··· Material shown
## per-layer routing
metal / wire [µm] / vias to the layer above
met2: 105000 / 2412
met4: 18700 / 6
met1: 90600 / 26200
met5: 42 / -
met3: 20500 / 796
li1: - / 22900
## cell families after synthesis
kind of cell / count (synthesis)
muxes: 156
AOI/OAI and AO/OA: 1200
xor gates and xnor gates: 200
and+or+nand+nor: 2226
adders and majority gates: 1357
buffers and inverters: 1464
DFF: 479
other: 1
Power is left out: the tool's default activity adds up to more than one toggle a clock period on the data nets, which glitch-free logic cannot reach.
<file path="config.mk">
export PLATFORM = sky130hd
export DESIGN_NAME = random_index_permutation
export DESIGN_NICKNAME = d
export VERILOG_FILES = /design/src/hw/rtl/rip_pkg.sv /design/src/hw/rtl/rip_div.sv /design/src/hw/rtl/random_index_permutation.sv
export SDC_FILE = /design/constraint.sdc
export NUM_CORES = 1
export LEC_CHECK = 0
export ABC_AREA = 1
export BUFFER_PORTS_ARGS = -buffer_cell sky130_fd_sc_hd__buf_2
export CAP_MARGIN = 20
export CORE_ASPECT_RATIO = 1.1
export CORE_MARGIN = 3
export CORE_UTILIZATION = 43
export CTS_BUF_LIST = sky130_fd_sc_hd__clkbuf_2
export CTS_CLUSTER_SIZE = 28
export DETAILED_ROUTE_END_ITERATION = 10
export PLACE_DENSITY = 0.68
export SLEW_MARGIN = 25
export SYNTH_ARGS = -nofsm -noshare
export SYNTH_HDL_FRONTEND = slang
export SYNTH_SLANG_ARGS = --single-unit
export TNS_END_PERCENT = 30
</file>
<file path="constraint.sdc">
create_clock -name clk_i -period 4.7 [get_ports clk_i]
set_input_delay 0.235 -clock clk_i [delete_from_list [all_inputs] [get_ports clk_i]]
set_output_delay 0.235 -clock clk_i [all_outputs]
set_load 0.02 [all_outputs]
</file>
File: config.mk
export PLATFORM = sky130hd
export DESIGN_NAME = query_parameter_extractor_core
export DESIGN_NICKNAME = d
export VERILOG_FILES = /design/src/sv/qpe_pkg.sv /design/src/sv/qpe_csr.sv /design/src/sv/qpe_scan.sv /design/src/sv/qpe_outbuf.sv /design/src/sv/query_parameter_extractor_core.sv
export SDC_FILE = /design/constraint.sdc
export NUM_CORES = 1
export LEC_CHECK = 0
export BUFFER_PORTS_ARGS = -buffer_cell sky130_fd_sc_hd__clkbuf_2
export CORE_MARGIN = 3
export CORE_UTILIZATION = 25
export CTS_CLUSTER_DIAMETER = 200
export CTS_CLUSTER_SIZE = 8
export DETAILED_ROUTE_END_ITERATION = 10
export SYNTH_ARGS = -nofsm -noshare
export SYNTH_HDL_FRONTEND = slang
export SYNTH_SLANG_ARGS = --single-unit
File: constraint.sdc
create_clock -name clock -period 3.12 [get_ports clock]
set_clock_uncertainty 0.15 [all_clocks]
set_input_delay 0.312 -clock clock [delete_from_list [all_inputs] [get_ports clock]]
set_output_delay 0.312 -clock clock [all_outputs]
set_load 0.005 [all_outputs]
······
··· Material shown
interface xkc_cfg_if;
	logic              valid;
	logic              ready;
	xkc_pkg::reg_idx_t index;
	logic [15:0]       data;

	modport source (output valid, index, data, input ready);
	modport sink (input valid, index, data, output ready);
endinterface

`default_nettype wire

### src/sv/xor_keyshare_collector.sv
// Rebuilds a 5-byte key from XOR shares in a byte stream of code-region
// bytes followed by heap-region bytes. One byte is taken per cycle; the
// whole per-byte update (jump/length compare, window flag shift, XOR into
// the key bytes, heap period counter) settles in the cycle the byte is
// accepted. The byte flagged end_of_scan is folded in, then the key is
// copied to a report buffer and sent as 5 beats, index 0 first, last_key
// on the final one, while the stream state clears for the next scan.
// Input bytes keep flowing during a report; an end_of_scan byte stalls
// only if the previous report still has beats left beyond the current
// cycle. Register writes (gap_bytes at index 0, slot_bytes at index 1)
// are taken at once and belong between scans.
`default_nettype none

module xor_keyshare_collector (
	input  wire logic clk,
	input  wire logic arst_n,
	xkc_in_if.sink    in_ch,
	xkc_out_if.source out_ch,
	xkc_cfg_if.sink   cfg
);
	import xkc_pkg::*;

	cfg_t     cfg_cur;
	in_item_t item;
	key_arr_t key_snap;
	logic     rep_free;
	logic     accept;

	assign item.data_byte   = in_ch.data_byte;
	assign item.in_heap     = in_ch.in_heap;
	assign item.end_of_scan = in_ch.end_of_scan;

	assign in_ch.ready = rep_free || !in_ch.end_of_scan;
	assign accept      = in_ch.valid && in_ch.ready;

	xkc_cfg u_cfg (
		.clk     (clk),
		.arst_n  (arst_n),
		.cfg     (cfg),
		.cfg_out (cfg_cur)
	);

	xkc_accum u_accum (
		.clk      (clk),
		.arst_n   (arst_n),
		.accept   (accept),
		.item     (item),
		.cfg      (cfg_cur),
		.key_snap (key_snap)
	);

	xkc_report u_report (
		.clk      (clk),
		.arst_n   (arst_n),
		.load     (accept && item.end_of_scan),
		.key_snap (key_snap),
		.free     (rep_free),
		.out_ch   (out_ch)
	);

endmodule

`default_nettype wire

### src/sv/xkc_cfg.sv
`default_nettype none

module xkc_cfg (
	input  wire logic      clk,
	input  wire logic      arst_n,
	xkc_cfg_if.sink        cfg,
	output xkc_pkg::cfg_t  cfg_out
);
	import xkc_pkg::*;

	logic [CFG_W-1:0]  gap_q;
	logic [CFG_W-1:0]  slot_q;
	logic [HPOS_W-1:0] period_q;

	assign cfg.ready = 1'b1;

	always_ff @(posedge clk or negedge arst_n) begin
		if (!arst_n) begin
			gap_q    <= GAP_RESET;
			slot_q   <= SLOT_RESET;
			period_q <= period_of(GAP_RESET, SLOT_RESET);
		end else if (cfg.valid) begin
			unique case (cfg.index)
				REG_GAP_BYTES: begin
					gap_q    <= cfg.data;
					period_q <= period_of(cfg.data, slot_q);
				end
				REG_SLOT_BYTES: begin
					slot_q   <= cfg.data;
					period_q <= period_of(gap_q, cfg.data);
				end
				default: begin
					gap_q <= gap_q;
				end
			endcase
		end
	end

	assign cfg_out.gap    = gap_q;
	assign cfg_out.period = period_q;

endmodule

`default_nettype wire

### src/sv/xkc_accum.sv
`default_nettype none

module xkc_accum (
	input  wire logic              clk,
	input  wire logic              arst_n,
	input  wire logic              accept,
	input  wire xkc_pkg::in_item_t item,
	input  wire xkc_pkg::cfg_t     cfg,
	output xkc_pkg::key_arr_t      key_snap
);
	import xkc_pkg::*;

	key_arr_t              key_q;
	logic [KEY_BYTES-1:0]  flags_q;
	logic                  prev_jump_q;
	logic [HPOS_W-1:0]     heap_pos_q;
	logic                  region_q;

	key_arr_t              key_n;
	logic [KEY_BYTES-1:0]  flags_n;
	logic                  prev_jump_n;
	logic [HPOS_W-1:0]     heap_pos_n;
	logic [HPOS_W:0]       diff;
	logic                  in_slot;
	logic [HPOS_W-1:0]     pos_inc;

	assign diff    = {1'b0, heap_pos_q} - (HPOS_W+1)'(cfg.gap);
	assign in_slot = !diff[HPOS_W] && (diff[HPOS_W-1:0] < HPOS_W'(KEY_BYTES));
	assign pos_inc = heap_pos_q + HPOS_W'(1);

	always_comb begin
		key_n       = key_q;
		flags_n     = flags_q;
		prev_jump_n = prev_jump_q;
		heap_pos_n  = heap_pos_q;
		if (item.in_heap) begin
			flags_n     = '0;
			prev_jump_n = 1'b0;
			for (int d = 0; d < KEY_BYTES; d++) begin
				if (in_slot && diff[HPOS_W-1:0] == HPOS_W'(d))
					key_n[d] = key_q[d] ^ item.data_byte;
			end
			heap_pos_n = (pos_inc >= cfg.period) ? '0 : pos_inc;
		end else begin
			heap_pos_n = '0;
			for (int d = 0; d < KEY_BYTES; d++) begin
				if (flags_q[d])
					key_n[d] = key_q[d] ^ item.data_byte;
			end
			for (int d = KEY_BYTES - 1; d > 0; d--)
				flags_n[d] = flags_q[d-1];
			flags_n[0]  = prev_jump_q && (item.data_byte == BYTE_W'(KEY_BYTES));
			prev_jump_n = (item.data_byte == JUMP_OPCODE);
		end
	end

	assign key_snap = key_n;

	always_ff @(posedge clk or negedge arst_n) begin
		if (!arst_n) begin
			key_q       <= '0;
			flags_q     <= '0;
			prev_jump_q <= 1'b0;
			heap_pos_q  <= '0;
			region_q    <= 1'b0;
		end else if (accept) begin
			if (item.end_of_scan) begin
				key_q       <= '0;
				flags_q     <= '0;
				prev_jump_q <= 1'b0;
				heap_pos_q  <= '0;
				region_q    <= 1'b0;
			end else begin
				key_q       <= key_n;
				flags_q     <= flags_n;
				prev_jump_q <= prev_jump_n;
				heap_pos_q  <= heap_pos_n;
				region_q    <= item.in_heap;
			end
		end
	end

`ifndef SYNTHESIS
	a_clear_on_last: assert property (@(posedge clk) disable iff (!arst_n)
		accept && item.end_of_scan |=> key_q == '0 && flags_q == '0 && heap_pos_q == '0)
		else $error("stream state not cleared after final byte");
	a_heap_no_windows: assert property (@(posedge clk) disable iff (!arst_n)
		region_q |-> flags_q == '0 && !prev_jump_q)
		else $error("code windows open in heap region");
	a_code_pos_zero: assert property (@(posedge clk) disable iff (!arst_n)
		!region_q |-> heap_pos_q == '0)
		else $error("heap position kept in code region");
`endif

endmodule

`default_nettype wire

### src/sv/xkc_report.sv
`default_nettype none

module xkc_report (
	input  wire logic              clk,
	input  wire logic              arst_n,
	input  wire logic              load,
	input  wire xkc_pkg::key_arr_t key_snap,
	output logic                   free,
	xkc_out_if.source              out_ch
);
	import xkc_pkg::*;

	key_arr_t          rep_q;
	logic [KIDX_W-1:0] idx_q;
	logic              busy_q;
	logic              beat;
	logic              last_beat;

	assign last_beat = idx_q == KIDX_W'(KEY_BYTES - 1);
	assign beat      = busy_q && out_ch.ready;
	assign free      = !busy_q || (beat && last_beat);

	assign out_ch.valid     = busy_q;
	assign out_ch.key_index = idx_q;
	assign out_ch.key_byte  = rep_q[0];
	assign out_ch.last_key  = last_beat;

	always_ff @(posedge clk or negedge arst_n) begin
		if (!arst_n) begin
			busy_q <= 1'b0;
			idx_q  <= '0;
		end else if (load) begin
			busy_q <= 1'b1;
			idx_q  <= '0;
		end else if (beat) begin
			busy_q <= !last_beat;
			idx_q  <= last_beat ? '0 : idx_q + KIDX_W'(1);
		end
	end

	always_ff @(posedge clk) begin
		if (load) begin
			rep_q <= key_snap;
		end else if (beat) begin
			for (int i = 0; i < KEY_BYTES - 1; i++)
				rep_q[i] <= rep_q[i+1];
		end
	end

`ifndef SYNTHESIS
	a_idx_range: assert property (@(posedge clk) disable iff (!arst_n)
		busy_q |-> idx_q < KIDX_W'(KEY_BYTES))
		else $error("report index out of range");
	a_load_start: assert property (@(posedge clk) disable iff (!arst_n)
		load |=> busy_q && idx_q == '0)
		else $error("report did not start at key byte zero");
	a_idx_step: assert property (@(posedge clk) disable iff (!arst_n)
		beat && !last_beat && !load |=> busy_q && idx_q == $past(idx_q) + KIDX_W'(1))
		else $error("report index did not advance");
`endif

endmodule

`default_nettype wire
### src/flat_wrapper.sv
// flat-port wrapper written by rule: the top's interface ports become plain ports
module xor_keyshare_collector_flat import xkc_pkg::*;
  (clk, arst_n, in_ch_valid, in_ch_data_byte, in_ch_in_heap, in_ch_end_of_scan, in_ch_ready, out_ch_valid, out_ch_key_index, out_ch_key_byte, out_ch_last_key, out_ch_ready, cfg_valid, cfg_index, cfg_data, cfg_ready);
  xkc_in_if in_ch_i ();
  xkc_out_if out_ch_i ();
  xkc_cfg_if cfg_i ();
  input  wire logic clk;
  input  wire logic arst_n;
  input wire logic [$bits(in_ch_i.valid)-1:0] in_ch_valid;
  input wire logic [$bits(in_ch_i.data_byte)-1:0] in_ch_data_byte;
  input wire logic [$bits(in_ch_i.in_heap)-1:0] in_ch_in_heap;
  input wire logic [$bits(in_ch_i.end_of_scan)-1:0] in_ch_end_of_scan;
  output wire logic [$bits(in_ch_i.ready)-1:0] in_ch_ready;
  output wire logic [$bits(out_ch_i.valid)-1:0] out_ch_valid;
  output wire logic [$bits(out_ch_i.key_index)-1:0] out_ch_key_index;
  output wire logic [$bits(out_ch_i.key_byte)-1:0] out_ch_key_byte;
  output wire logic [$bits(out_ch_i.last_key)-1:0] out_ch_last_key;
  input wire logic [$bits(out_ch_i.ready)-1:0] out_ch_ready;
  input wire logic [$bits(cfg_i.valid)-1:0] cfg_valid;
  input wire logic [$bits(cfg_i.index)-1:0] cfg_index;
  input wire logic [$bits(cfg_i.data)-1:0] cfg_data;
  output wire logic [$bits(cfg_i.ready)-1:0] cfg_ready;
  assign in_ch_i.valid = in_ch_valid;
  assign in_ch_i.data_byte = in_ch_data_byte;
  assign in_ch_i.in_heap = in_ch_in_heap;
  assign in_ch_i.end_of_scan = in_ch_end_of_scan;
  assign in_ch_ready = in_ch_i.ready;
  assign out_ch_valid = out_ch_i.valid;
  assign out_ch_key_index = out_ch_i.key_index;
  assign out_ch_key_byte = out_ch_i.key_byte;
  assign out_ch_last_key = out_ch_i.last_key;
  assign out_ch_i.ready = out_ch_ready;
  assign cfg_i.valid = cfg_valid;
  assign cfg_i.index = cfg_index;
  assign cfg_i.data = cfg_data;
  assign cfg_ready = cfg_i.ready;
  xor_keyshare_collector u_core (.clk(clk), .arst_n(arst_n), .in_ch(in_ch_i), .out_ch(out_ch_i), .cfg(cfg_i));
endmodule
······
→ **Work task**
Provide every line from the material that contains the word "layer".

→ **Response for this exercise**
## per-layer routing
metal / wire [µm] / vias to the layer above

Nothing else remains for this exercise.